[Entries provided Boundary: Start]

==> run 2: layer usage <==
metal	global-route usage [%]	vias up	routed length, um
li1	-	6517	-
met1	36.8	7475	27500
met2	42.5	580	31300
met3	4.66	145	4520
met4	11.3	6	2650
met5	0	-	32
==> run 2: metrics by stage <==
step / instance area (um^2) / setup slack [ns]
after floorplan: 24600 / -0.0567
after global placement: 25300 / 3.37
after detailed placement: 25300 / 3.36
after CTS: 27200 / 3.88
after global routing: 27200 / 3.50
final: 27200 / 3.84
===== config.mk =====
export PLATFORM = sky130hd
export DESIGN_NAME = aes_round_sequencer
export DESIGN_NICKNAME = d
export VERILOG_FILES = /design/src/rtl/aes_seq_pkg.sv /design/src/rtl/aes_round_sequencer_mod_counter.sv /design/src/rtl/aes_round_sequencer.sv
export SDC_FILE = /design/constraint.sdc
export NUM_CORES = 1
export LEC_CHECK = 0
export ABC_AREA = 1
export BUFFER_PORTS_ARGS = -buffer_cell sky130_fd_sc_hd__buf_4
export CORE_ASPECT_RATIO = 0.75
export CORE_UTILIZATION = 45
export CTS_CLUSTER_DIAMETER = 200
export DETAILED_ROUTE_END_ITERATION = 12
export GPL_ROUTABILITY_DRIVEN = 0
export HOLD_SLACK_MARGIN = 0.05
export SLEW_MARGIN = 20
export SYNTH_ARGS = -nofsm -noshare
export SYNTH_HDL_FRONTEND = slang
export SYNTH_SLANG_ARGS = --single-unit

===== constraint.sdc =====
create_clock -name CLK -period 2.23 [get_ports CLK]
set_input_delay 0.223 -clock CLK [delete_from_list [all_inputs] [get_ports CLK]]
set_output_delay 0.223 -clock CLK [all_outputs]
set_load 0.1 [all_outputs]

[Entries provided Boundary: End]
[Entries provided Boundary: Start]

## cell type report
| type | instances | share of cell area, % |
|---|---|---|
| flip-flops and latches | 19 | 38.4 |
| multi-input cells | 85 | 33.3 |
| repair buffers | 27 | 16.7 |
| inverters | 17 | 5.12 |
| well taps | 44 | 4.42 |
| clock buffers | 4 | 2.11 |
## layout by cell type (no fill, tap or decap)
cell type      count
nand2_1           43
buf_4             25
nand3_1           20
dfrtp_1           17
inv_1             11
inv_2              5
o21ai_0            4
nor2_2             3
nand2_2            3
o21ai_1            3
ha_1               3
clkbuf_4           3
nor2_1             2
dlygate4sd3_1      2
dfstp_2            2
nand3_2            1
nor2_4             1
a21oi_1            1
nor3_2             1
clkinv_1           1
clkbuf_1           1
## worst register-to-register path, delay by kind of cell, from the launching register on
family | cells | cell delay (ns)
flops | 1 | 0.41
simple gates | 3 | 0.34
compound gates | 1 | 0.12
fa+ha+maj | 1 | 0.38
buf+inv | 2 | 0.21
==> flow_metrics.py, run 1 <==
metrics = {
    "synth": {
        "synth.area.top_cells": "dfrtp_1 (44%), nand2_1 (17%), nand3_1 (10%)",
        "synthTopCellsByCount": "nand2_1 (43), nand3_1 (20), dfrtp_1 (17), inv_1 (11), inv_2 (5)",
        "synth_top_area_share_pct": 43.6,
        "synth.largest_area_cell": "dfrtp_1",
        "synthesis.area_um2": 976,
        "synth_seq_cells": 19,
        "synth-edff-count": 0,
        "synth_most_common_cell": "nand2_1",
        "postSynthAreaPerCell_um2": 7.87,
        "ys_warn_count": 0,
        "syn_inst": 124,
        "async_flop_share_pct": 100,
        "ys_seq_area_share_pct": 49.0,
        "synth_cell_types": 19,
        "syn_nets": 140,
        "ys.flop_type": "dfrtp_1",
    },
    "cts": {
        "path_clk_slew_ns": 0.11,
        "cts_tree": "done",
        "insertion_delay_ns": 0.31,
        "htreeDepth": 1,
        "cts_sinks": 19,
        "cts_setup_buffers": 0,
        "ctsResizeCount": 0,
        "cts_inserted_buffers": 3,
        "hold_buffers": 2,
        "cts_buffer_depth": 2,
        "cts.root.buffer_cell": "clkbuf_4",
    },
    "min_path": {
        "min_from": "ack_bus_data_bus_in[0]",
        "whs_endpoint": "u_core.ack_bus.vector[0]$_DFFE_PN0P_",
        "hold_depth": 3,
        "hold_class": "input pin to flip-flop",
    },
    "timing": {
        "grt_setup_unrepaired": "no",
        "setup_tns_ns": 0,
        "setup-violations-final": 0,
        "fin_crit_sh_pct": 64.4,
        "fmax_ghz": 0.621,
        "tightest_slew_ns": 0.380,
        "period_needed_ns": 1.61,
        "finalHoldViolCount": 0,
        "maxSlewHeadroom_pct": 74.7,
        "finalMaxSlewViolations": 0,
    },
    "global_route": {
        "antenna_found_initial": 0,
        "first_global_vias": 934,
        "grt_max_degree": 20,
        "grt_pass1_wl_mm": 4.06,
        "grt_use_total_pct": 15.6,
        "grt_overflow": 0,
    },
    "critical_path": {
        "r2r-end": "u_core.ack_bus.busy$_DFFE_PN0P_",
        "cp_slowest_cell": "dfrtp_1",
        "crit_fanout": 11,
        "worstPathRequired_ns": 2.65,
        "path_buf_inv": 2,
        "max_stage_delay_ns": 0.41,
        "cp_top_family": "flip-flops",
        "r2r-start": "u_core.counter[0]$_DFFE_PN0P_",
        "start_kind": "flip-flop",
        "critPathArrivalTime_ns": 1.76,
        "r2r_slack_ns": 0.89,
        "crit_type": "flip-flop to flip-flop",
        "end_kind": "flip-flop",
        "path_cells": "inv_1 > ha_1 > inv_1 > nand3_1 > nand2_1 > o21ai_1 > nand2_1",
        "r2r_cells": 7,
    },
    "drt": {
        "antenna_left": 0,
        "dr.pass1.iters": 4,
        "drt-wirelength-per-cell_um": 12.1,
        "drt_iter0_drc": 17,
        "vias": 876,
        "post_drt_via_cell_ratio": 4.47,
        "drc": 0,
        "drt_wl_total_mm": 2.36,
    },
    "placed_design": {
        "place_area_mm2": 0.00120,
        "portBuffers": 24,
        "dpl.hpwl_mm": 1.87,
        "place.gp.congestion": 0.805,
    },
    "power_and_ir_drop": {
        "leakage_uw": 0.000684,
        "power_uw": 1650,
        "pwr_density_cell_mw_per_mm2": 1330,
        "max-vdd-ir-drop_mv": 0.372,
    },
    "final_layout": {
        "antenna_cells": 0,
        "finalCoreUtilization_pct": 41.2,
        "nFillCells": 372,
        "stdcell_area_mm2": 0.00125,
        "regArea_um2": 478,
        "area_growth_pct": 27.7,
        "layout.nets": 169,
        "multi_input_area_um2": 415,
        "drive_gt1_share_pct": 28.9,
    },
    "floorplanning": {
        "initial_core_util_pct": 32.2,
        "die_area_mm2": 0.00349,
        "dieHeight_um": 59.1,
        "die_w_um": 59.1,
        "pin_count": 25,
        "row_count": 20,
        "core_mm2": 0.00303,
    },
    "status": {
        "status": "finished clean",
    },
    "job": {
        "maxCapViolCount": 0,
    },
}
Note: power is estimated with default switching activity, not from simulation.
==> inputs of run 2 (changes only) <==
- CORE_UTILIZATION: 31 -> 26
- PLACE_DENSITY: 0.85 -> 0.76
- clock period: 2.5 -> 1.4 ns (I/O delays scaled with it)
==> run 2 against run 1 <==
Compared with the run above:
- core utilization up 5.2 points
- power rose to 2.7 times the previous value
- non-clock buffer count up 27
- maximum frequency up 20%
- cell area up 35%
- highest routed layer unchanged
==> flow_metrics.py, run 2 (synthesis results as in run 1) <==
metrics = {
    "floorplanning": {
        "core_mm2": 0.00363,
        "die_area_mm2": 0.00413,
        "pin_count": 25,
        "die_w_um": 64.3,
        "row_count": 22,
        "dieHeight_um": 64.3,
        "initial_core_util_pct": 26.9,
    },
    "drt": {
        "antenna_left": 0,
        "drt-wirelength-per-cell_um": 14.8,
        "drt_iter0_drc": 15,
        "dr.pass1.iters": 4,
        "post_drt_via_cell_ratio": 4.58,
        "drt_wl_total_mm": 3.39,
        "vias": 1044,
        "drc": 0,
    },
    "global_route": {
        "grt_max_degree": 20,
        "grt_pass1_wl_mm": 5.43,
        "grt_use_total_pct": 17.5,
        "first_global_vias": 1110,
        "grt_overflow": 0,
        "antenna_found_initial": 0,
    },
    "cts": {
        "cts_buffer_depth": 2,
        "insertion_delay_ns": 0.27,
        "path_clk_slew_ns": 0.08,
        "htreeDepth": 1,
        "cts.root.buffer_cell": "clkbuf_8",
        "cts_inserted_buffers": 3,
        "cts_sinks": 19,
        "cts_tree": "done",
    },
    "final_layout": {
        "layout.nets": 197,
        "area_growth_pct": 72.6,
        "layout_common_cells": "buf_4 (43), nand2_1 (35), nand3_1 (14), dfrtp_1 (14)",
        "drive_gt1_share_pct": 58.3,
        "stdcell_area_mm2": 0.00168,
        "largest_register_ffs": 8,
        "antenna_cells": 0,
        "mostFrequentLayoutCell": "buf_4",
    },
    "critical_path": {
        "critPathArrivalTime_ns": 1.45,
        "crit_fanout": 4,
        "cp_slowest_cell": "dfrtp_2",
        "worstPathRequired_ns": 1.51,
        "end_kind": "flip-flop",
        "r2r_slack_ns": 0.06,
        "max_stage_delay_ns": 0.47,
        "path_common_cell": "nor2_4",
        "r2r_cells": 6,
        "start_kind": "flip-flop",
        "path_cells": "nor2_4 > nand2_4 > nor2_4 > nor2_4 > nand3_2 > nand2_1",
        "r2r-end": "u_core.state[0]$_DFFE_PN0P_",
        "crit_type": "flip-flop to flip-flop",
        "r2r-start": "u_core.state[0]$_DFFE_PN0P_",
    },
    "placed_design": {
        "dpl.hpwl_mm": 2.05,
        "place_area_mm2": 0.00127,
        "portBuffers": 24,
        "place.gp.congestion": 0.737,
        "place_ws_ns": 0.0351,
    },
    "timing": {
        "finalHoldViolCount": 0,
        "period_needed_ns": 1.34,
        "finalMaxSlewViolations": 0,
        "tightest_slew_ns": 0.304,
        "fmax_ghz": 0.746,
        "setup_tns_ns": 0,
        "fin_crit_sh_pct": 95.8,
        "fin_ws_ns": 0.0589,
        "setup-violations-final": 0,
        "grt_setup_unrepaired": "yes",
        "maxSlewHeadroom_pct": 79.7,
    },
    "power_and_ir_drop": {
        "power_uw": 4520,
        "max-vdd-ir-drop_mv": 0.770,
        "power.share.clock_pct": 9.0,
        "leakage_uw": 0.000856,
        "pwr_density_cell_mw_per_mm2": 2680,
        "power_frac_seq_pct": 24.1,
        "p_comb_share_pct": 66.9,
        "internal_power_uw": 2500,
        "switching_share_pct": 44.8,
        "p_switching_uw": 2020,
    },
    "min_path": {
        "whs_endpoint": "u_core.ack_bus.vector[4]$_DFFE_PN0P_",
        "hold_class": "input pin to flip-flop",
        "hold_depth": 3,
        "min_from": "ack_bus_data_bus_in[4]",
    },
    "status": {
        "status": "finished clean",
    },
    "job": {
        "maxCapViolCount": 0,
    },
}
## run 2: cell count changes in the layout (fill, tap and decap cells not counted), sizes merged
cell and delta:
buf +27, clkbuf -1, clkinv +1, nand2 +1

[Entries provided Boundary: End]
[Entries provided Boundary: Start]

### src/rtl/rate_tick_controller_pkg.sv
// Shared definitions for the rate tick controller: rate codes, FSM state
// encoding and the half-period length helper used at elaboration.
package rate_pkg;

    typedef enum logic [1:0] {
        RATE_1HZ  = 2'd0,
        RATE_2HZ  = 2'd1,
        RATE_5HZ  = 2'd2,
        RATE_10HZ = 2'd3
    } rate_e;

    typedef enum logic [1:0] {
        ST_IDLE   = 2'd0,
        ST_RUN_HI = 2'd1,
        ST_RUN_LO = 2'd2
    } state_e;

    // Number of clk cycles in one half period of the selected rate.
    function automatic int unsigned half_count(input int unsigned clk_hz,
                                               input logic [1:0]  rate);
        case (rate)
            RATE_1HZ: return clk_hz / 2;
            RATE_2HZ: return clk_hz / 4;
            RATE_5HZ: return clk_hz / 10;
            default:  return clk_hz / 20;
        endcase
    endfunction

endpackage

[Entries provided Boundary: End]

-- Work to be completed --
Above are the records. Print exactly, and only, the lines from the line with "run 2: layer" to the line with "after global routing: 27200 / 3.50", both inclusive.

-- Task result --
==> run 2: layer usage <==
metal	global-route usage [%]	vias up	routed length, um
li1	-	6517	-
met1	36.8	7475	27500
met2	42.5	580	31300
met3	4.66	145	4520
met4	11.3	6	2650
met5	0	-	32
==> run 2: metrics by stage <==
step / instance area (um^2) / setup slack [ns]
after floorplan: 24600 / -0.0567
after global placement: 25300 / 3.37
after detailed placement: 25300 / 3.36
after CTS: 27200 / 3.88
after global routing: 27200 / 3.50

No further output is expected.